Records for this task ▸

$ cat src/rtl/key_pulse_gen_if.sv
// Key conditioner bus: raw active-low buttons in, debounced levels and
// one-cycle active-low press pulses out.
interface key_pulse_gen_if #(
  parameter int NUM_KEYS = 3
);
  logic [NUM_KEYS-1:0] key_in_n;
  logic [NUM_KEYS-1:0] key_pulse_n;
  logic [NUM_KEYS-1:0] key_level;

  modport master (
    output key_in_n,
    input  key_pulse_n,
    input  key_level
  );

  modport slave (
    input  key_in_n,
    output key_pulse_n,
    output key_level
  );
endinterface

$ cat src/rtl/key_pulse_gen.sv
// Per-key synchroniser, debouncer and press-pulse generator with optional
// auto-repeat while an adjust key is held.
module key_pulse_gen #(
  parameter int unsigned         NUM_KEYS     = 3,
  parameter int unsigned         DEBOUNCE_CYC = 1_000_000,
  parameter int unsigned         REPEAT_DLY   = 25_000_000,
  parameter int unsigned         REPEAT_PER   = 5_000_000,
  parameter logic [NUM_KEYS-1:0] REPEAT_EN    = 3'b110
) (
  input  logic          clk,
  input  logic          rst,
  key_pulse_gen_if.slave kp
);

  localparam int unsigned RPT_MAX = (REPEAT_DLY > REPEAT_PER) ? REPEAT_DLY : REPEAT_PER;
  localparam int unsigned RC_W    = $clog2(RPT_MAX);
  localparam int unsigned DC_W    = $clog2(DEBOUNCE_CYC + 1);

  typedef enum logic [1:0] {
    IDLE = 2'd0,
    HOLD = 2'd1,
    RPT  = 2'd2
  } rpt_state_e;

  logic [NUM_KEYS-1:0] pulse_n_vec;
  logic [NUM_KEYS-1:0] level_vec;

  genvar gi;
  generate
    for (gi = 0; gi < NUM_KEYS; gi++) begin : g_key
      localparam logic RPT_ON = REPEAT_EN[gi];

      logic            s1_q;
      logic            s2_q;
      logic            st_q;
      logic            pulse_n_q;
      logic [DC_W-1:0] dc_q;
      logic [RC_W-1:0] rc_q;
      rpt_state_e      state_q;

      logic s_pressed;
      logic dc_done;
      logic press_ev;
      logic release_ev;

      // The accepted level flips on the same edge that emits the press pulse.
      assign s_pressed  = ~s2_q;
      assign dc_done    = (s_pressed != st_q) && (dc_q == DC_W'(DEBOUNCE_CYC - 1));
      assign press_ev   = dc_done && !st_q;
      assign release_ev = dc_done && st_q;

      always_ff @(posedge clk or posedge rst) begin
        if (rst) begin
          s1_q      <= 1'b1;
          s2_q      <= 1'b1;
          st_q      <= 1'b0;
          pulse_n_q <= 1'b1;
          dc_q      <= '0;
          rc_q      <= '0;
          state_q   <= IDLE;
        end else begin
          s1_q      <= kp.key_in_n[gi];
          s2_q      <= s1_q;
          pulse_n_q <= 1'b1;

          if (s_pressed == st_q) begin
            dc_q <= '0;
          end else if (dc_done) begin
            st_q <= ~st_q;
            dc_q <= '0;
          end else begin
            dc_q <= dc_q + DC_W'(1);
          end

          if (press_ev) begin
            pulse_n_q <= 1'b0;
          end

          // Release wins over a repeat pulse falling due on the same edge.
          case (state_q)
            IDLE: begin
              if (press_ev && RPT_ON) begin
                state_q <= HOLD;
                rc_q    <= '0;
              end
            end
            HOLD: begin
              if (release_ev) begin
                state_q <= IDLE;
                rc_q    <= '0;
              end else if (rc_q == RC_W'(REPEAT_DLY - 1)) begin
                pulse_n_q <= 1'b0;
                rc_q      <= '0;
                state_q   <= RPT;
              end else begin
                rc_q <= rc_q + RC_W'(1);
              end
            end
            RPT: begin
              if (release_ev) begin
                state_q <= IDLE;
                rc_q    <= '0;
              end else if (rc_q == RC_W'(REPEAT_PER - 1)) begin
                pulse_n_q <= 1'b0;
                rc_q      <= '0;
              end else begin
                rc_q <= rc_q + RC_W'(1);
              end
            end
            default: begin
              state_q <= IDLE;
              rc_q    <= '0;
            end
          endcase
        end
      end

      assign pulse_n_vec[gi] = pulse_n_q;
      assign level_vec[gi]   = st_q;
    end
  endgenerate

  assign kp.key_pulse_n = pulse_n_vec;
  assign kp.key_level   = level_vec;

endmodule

--

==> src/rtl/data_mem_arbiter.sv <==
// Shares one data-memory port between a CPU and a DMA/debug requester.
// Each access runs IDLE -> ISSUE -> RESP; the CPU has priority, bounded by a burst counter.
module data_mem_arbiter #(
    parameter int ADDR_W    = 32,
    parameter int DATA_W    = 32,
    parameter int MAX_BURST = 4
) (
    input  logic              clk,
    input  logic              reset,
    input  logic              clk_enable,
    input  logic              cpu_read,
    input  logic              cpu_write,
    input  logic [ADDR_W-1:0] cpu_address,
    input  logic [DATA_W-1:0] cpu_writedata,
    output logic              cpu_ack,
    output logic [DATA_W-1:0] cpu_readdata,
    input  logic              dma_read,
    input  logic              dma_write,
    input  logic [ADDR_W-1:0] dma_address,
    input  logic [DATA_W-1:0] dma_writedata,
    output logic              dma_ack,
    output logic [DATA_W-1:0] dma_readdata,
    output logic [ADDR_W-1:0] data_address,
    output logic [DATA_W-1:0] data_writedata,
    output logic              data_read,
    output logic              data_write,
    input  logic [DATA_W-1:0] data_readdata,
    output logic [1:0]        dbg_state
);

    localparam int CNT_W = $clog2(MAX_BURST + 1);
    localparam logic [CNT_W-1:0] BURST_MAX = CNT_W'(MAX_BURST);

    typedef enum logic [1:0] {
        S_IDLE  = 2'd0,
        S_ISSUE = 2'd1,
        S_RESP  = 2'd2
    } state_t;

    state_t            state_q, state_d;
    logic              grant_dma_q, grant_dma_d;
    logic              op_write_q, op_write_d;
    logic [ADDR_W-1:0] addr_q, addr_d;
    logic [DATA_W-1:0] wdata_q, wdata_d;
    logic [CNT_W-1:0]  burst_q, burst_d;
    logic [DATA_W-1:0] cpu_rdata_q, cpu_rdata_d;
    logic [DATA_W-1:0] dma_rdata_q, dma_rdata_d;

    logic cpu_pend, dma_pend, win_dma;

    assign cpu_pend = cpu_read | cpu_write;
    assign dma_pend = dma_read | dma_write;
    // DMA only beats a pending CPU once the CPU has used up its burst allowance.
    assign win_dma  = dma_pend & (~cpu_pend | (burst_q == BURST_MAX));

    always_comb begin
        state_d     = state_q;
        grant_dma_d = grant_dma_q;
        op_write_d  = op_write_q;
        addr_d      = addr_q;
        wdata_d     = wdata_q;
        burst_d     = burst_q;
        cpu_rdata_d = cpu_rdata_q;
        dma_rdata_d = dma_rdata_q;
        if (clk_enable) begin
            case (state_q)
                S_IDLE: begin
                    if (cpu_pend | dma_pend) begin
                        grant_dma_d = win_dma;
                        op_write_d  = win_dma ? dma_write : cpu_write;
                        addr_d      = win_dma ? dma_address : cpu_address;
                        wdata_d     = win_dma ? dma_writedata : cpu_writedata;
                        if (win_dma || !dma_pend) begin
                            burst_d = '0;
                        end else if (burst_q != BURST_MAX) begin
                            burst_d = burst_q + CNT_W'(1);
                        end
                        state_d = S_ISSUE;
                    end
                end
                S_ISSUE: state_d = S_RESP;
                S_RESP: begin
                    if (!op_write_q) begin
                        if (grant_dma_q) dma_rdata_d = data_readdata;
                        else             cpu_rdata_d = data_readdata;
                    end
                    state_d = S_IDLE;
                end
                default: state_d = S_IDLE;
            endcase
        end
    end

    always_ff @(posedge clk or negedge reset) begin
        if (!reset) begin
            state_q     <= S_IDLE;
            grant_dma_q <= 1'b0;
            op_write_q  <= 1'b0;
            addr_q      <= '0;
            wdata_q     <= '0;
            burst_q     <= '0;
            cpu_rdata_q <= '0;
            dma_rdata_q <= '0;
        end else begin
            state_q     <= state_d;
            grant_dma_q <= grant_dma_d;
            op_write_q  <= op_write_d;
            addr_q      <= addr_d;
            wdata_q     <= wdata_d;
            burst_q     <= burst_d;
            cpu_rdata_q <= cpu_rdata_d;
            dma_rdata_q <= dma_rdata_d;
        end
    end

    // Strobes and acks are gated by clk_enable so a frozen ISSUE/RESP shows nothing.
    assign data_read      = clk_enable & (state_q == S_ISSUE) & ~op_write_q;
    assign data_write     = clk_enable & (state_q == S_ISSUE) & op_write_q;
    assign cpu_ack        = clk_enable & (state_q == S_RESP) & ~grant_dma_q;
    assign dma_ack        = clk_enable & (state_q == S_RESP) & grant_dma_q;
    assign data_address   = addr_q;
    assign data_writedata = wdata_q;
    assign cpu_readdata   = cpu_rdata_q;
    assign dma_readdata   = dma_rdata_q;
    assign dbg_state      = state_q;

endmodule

--

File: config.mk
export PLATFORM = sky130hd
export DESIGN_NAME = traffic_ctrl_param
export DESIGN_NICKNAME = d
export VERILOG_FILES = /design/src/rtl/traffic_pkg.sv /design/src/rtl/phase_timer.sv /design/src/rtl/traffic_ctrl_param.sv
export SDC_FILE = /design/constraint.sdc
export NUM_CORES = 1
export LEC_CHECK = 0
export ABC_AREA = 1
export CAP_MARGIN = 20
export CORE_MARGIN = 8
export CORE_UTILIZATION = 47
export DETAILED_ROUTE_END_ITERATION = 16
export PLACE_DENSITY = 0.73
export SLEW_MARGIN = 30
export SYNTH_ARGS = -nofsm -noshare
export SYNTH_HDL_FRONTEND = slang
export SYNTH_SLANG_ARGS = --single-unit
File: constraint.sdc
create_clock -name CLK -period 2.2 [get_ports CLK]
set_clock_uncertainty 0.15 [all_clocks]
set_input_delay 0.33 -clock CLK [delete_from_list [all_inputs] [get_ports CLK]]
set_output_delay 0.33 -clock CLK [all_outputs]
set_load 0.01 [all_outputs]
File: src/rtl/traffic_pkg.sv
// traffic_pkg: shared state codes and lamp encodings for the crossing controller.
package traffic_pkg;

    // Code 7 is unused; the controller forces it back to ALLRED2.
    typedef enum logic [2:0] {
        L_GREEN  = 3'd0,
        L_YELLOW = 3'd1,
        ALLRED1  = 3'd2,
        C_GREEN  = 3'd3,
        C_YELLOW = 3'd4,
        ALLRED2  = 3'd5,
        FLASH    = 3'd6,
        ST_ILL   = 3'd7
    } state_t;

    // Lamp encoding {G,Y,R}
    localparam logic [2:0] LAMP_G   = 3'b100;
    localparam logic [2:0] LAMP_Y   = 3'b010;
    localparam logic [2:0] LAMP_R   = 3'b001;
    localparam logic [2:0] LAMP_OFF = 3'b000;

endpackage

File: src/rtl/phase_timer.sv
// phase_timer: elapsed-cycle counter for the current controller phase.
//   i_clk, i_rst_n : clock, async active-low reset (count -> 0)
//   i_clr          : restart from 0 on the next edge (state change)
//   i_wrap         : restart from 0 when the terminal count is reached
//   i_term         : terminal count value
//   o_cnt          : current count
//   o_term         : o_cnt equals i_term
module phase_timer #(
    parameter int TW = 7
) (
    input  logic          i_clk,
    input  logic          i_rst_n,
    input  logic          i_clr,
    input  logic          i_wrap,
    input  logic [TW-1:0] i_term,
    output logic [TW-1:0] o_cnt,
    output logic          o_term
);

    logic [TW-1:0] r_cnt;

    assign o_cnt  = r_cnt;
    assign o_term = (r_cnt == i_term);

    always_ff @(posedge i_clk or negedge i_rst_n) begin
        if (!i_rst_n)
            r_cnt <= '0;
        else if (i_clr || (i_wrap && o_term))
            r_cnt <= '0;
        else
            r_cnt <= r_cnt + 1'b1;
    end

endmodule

Aim of the exercise ▸ Scan the entries above for the line containing "default: begin", and copy it and all lines after it exactly, down to and including the line containing "endgenerate".

Response to this exercise ▸
            default: begin
              state_q <= IDLE;
              rc_q    <= '0;
            end
          endcase
        end
      end

      assign pulse_n_vec[gi] = pulse_n_q;
      assign level_vec[gi]   = st_q;
    end
  endgenerate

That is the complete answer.